Update: Truth Wins Out press release
About.com is a struggling online reference website which dates back to the early dot-com days. Its latest owner, the New York Times Company, just agreed to sell About.com to IAC — which already owns okCupid, Chemistry.com, and other popular dating and trivia sites.
For $300 million, IAC will receive a few hundred gigabytes of amateur-created content, including a section for “Christian Teens.”
That section includes a self-help page titled Praying to Come Out of Homosexuality: Understanding Deliverance.
Like other pages within the Christian Teens section, this page is painfully shallow. It lacks basic hard facts which might help teenagers but upset certain culture warriors. That timid approach might be reasonably harmless for pages involving doctrinal or denominational disputes. But when youth are in crisis — when they are stalked by a religious movement that practices involuntary detention, relentless shaming, abuse, and alienation of family members — such ignorant timidity can cause serious and lasting harm to teenagers, their parents or guardians, and their siblings.
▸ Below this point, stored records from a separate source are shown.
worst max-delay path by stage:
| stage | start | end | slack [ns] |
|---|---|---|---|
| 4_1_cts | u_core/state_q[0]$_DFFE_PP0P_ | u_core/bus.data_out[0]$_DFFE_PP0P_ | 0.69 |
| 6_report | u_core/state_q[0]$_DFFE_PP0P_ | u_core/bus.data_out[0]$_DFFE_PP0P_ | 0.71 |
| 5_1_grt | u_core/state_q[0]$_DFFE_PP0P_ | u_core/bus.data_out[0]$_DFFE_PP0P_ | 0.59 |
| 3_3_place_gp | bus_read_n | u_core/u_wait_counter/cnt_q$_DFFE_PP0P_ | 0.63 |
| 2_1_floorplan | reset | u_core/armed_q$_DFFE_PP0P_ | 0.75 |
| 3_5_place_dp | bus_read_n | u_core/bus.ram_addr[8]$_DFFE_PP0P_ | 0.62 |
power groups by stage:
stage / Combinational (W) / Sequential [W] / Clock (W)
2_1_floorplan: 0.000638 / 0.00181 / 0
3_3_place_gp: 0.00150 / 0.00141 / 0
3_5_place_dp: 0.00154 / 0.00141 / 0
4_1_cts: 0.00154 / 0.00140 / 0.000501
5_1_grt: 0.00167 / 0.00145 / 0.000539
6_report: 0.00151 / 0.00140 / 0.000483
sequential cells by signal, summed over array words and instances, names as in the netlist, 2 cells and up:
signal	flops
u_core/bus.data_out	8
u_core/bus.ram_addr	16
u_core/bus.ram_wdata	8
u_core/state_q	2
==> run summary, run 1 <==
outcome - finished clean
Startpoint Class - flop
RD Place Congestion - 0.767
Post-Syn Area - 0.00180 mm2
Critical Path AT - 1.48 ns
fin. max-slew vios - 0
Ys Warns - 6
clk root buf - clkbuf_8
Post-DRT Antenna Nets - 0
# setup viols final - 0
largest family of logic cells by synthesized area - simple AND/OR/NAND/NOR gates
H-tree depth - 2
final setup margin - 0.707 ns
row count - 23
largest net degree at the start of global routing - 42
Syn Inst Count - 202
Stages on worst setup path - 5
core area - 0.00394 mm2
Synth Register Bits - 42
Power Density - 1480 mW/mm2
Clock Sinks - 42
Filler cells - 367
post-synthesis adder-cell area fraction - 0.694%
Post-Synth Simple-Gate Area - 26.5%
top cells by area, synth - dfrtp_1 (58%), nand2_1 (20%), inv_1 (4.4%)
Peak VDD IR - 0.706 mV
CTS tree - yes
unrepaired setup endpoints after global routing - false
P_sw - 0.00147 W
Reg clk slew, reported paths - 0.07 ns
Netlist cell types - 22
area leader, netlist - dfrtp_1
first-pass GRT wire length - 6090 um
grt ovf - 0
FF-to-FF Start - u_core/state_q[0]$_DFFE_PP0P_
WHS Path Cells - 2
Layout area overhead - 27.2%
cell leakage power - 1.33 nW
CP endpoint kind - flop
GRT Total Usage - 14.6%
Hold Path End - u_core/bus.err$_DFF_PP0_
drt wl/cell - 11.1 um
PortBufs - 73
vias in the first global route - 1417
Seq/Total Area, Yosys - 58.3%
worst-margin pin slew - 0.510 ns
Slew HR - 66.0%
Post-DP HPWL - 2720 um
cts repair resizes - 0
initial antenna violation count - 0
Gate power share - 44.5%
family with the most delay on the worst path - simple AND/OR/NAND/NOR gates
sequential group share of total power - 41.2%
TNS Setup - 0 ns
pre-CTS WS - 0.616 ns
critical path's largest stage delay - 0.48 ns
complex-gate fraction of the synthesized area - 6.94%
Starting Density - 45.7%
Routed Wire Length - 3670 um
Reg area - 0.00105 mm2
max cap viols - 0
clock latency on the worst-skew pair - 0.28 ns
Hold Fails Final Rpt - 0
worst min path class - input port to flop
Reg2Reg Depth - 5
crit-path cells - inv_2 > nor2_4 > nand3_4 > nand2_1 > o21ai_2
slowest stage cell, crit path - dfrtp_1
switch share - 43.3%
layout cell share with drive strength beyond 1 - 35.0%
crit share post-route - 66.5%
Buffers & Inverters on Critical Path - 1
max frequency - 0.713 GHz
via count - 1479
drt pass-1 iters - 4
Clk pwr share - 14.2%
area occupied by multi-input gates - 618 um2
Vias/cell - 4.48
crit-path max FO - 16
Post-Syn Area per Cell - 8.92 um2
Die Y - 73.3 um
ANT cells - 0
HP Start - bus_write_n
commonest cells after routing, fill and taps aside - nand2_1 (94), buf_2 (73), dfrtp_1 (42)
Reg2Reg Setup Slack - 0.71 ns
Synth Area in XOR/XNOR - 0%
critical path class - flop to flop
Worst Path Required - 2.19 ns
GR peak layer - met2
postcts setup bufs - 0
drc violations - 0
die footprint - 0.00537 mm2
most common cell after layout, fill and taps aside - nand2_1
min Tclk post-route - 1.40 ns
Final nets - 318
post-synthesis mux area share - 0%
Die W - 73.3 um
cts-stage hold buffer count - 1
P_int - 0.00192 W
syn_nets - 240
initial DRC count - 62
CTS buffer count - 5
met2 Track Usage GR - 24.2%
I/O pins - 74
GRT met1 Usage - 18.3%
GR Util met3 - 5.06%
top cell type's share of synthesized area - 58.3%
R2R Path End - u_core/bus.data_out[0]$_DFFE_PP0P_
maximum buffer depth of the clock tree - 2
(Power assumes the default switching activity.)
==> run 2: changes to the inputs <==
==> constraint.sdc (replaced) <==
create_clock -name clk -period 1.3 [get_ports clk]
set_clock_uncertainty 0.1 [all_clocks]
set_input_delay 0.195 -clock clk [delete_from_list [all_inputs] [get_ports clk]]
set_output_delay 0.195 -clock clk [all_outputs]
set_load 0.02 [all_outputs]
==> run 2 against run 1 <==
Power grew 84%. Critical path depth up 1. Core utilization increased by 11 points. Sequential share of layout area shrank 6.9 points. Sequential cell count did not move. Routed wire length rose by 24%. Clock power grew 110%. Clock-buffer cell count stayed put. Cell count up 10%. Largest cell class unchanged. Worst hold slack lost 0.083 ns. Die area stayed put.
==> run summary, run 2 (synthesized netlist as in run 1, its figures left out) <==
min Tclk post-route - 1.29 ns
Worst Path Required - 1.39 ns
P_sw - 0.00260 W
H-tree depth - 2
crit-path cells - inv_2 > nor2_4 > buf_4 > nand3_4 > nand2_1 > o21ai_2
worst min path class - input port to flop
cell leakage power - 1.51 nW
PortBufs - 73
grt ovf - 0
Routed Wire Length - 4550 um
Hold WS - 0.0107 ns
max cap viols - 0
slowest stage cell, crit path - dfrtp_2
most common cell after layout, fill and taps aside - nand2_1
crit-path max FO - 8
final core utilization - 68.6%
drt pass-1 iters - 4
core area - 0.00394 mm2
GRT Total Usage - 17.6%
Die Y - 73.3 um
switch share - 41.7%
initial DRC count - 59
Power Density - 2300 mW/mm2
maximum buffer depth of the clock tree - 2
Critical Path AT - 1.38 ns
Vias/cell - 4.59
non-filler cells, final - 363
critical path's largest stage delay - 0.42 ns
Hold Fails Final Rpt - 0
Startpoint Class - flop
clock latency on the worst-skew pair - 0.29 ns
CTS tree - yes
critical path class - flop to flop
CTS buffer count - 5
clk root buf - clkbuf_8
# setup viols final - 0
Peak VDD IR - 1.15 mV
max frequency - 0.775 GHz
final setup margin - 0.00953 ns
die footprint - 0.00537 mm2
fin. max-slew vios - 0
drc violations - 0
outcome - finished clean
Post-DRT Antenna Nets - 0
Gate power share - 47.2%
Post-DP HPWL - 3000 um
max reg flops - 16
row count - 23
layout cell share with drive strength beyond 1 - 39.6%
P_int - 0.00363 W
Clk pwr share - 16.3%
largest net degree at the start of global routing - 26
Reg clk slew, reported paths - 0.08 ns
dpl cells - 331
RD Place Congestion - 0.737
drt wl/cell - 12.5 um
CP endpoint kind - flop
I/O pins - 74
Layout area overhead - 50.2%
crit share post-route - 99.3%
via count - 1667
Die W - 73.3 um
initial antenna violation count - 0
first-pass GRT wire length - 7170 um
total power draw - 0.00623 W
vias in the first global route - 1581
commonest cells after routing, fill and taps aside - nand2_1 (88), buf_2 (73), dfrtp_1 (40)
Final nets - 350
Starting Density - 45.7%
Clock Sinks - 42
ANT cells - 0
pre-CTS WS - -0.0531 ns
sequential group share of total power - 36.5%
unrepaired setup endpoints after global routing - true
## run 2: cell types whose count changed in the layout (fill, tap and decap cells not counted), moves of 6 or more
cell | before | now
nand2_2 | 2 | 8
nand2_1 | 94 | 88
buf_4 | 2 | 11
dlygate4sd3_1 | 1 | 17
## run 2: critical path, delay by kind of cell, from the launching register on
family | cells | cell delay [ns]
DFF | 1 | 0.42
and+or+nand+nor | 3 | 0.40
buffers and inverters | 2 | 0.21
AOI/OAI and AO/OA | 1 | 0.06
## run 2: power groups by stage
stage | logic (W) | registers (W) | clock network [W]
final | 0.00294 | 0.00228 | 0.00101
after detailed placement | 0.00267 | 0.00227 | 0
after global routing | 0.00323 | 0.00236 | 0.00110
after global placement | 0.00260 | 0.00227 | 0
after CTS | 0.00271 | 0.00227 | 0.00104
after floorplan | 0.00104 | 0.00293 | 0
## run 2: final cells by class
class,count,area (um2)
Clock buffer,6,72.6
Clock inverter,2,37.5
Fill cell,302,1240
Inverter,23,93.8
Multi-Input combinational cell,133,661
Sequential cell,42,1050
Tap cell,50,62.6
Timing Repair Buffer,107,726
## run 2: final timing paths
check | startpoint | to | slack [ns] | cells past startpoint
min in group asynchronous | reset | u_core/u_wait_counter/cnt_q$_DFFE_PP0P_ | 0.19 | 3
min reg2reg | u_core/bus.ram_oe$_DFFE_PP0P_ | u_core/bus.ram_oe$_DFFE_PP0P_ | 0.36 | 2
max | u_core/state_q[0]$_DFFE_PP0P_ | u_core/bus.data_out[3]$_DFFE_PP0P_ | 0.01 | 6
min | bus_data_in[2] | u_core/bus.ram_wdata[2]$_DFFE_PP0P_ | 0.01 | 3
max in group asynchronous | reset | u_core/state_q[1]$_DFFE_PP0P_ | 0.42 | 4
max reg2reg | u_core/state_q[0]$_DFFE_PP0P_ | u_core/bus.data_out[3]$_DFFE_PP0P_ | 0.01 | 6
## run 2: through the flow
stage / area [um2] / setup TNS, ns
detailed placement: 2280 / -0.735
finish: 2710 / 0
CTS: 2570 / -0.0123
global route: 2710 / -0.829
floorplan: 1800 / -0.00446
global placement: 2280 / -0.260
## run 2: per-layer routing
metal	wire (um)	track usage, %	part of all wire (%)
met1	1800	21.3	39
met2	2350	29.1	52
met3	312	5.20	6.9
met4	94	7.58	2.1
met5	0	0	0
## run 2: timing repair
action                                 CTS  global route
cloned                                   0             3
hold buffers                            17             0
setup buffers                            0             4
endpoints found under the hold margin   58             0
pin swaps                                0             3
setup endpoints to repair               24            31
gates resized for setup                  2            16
About.com’s pray-away-the-gay page for teenagers sells the benefits but not the dangers of the ex-gay myth:
- the page implies that spending one’s life praying away the gay is harmless
- the page offers no alternatives to praying away the gay
- the page presumes to know God’s priorities, especially where (we are told) those priorities differ from those who don’t pray away the gay or shame gay family members
- the page repeatedly refers to sexual orientation as something to receive “deliverance” from
- the page doesn’t ask teens to seek God for guidance unless they first have decided to “come out of homosexuality”
- the page does not disclose that many families have been permanently harmed by ex-gay therapy, and several “Christian” ex-gay leaders have sexually abused clients.
It’s surprising that the New York Times permitted such one-sided, uninformed, potentially harmful, and inaccurate information on its site.
Christians may disagree about matters of sexual morality. But Christians of different backgrounds need no longer tolerate ex-gay molestation; ex-gay lies about mental-health science; ex-gay distortions of Christian doctrine; ex-gay counselors’ efforts to make teenagers blame their parents and to make parents blame each other; the promotion of sexless and loveless ex-gay marriages; and, perhaps most important, the vile and immoral teaching that gay people are unworthy, broken, incomplete, and disappointing to God and society.
We have written to About.com’s medical review board to inquire about the appropriateness of this content. You may wish to do the same (politely). Ask why About.com is promoting the medically harmful myth that sexual orientation can be changed, and failing to warn of the potential harm.
Faith-based ignorance is not a sound substitute for factual and life-saving information about health, science, and a balanced view of the limitations of religious doctrine.